Pada titik inilah apa yang pernah dikemukakan Machiavelli dalam Sang Penguasa dipraktikkan Bourguiba. Menurut Machiavelli, tujuan politik adalah memperoleh dan memperbesar kekuasaan politik. Ukuran berhasil yang dipakai adalah semakin kuat dan semakin besarnya kekuasaan. Kebijakan yang sewenang-wenang menurut ukuran moral, mengingkari janji atau kepercayaan, dan perbuatan yang tak berlandaskan hukum dianggap sesuatu yang tak perlu diperhatikan (St Sularto, Niccolo Machiavelli, Penguasa Arsitek Masyarakat).
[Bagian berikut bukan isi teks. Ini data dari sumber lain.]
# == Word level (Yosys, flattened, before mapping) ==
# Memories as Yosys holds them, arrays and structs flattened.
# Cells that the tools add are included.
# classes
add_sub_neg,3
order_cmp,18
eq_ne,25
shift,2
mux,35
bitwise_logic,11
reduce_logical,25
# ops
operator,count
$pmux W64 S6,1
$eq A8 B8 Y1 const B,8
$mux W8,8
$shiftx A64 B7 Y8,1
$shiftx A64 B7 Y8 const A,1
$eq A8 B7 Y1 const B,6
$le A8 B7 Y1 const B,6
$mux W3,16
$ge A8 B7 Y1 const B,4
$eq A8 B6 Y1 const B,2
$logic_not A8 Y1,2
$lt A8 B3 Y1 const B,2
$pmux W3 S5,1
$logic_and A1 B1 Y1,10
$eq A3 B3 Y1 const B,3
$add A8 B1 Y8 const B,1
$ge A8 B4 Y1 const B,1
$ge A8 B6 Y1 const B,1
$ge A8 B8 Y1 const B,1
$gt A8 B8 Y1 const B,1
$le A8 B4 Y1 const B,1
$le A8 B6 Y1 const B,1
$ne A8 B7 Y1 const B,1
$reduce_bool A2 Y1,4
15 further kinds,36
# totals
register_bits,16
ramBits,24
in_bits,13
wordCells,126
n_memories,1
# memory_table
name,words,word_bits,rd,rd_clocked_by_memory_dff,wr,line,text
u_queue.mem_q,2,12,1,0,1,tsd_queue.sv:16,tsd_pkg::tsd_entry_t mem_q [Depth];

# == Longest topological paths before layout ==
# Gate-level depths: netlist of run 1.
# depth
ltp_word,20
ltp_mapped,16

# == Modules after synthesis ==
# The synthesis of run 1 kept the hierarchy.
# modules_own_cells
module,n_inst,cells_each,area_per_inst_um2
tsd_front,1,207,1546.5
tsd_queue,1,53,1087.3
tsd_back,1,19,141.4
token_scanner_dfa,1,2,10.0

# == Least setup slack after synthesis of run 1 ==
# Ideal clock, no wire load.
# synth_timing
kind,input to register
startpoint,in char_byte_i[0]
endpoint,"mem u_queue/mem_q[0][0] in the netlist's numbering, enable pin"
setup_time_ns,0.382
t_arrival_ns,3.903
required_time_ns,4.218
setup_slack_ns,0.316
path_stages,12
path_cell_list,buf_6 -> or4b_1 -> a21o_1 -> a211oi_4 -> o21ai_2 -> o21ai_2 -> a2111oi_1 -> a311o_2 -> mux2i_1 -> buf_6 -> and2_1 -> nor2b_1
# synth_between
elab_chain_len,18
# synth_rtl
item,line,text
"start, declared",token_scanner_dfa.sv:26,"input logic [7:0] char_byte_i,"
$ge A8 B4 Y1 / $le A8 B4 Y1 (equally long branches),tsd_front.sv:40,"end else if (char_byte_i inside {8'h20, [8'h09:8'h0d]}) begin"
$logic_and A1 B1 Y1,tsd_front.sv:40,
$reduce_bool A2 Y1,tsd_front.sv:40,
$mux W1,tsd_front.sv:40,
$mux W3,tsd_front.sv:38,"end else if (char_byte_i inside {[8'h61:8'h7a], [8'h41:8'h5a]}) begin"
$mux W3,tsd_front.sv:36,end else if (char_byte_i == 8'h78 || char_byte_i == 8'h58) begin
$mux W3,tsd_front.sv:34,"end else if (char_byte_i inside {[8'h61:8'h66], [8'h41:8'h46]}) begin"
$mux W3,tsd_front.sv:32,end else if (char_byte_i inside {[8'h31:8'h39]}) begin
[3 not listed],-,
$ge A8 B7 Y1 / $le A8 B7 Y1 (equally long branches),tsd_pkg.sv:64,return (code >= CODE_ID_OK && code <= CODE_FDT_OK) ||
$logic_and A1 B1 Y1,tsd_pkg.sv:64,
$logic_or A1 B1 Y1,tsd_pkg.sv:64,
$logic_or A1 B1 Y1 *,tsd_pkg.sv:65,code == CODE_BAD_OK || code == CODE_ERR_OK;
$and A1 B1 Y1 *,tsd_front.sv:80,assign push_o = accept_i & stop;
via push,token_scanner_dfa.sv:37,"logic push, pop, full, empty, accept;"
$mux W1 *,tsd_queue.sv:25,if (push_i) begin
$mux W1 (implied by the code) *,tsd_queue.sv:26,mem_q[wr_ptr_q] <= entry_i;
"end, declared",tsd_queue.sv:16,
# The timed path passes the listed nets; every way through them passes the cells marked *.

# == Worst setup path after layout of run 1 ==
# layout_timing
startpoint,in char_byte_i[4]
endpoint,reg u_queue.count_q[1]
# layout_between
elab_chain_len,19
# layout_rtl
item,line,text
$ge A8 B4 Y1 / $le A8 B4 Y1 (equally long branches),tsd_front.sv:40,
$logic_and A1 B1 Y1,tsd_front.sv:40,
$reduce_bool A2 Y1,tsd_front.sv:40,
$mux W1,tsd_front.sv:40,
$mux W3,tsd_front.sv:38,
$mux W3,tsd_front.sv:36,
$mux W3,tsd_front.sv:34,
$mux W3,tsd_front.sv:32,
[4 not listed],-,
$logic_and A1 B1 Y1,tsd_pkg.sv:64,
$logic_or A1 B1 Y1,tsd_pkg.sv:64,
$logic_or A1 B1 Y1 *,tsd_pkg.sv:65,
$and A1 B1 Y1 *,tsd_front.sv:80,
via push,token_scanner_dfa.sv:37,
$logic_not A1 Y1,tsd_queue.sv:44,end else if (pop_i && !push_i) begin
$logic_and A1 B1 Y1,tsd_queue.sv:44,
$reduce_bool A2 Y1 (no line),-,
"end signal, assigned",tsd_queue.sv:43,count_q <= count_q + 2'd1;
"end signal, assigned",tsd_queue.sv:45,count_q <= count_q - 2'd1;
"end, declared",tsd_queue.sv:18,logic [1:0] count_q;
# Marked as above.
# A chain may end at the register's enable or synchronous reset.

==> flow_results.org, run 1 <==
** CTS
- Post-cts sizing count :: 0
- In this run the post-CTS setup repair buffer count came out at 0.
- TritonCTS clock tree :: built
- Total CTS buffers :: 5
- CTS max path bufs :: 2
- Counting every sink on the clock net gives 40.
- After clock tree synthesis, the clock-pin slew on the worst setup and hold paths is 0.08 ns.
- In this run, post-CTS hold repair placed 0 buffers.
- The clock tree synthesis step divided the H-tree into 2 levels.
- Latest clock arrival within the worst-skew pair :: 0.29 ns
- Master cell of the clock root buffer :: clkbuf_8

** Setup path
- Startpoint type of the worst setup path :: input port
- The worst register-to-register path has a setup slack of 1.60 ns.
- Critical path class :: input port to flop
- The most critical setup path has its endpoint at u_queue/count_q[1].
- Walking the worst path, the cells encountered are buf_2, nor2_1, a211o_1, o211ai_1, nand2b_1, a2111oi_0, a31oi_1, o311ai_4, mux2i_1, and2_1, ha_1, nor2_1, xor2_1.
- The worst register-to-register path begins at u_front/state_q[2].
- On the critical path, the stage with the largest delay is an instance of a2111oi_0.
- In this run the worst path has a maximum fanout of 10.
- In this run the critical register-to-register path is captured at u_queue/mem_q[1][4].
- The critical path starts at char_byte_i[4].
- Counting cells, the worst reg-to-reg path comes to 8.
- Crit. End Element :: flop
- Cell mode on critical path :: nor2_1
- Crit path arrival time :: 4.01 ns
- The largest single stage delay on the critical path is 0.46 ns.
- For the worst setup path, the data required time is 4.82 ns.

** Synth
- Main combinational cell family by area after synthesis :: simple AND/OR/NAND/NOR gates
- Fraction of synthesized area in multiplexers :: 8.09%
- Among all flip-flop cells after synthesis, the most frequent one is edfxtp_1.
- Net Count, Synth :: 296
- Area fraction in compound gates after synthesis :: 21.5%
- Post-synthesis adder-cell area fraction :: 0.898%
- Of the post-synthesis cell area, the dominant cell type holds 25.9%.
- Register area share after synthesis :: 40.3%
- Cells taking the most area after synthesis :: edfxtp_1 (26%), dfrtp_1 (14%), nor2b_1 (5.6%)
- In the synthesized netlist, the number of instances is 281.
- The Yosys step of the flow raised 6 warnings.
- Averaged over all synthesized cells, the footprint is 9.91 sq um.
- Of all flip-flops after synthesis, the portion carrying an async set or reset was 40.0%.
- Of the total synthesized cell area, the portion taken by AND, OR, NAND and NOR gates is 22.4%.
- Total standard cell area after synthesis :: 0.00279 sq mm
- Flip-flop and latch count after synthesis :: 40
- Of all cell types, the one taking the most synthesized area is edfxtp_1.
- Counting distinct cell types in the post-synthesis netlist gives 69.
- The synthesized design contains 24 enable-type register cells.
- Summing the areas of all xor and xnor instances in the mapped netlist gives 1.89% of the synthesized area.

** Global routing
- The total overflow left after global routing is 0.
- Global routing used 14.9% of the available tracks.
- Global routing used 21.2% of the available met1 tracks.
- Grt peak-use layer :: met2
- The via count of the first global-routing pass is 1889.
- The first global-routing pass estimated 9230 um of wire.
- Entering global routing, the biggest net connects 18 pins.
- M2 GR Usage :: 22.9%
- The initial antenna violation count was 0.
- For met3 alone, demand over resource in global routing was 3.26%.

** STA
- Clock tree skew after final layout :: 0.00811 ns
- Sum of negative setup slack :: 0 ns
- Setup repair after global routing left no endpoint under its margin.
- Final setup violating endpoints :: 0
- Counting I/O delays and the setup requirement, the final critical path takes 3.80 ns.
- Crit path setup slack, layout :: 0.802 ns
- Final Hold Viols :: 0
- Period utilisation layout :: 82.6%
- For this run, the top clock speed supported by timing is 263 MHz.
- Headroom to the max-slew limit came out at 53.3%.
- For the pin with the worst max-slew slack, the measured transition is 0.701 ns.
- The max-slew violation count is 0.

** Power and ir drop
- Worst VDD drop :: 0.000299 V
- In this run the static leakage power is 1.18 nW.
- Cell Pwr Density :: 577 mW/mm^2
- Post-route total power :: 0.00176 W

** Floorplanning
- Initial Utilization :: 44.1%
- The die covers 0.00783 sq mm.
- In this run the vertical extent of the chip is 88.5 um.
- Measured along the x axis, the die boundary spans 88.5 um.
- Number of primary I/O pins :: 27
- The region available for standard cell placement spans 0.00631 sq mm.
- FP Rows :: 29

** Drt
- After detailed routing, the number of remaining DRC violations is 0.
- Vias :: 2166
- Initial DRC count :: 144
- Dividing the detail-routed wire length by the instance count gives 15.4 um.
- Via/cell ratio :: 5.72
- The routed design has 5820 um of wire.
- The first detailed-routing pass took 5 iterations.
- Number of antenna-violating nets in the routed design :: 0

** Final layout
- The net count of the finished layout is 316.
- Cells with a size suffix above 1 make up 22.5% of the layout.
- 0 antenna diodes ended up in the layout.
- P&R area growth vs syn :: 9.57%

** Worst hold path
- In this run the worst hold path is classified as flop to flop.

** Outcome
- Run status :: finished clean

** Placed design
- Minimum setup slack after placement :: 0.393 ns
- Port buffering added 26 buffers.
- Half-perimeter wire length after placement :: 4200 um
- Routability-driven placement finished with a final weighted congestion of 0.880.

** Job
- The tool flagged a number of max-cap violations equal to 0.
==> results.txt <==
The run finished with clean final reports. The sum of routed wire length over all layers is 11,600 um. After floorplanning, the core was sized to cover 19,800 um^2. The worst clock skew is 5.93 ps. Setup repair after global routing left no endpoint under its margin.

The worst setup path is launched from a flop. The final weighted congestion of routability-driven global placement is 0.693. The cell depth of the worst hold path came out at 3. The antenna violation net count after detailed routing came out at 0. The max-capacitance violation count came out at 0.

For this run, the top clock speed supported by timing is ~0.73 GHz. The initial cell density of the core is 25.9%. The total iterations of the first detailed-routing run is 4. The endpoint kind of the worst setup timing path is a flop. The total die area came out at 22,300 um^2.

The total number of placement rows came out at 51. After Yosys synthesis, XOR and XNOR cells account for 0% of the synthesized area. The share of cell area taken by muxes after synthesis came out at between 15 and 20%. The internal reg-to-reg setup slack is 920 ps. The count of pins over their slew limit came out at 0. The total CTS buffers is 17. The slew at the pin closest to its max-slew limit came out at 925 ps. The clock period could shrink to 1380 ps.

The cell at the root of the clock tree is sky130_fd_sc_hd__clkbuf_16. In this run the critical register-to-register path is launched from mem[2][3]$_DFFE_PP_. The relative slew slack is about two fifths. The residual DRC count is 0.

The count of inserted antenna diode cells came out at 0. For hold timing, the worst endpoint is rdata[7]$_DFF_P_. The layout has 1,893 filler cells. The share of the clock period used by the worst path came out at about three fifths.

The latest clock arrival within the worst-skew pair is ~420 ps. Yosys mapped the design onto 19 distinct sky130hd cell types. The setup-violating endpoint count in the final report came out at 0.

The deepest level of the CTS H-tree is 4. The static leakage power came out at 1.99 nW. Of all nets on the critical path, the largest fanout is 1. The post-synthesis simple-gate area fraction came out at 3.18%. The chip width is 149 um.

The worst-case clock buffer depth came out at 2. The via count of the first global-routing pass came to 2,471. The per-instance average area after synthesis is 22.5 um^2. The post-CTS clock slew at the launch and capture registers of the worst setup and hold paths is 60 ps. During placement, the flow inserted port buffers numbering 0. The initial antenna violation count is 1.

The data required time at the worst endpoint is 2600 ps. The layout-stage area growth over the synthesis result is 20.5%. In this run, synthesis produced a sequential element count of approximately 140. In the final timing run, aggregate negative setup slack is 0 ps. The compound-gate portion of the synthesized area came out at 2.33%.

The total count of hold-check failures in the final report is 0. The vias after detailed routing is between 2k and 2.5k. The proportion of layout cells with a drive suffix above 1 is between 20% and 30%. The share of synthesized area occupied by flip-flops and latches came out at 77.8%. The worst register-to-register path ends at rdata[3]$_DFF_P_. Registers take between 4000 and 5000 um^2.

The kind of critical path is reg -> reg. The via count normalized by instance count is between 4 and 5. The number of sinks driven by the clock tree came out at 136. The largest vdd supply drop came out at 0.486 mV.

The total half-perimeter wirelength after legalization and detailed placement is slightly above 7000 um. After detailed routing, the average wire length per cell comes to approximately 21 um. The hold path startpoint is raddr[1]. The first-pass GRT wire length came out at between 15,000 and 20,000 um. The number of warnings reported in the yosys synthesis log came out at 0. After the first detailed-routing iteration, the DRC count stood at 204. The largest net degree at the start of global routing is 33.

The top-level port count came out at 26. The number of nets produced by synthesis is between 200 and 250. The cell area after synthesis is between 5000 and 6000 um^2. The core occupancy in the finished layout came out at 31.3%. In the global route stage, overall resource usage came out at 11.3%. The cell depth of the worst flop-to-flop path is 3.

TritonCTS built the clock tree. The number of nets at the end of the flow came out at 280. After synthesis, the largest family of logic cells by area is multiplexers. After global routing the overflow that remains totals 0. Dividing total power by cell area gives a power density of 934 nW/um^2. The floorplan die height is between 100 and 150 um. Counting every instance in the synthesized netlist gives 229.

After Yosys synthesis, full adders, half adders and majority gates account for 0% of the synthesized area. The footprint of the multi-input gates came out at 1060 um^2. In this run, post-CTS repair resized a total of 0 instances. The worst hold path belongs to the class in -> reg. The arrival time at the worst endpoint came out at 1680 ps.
Ketika kekuasaan tidak lagi memberikan kesejahteraan rakyat, tetapi demi kekuasaan itu sendiri, saat itulah bencana dimulai. Pada tahun 1983, ketika Bourguiba merayakan 25 tahun kekuasaannya, pecah pemogokan sipil dan kaum religius karena memburuknya perekonomian dan naiknya harga bahan-bahan kebutuhan pokok. Tahun berikutnya pecah kerusuhan di jalanan yang menelan 80 korban jiwa. Bourguiba malah memperkuat kekuasaan dengan menunjuk orang-orangnya untuk duduk di Komite Sentral dan Politbiro yang seharusnya dipilih. Salah satu anggotanya adalah Zine al-Abidine Ben Ali, yang pada tahun 1987 justru menyingkirkannya karena menganggap Bourguiba sakit dan tak mampu memerintah lagi.
Tetapi, hal yang sama dilakukan juga oleh Ben Ali setelah berkuasa selama 20 tahun. Ben Ali, yang jenderal tentara, menumpuk kekuasaan dan kekayaan, terutama dilakukan istrinya yang kemaruk kekuasaan dan harta. Meski di zaman Ben Ali untuk pertama kali dilakukan pemilu legislatif yang pluralistik dan pemilu presiden multipartai, rakyat tidak bisa dibohongi oleh hal-hal yang bersifat lipstik, sementara banyak orang menganggur dan harga pangan melambung.
Akhirnya, rakyat memilih menyingkirkan penguasa yang hanya memikirkan dirinya sendiri, keluarga, dan orang-orang dekatnya. Hari Jumat malam, Presiden kabur. Sami Moubayed di Asia Times menulis penggulingan Ben Ali merupakan salah satu peristiwa yang sangat dramatik dalam sejarah Arab. Ia disingkirkan orang-orang muda dan tua, kaum terpelajar dan rakyat biasa, serta kaum ulama. Di belakang mereka ada tentara yang mau mendengarkan teriakan dan penderitaan rakyat.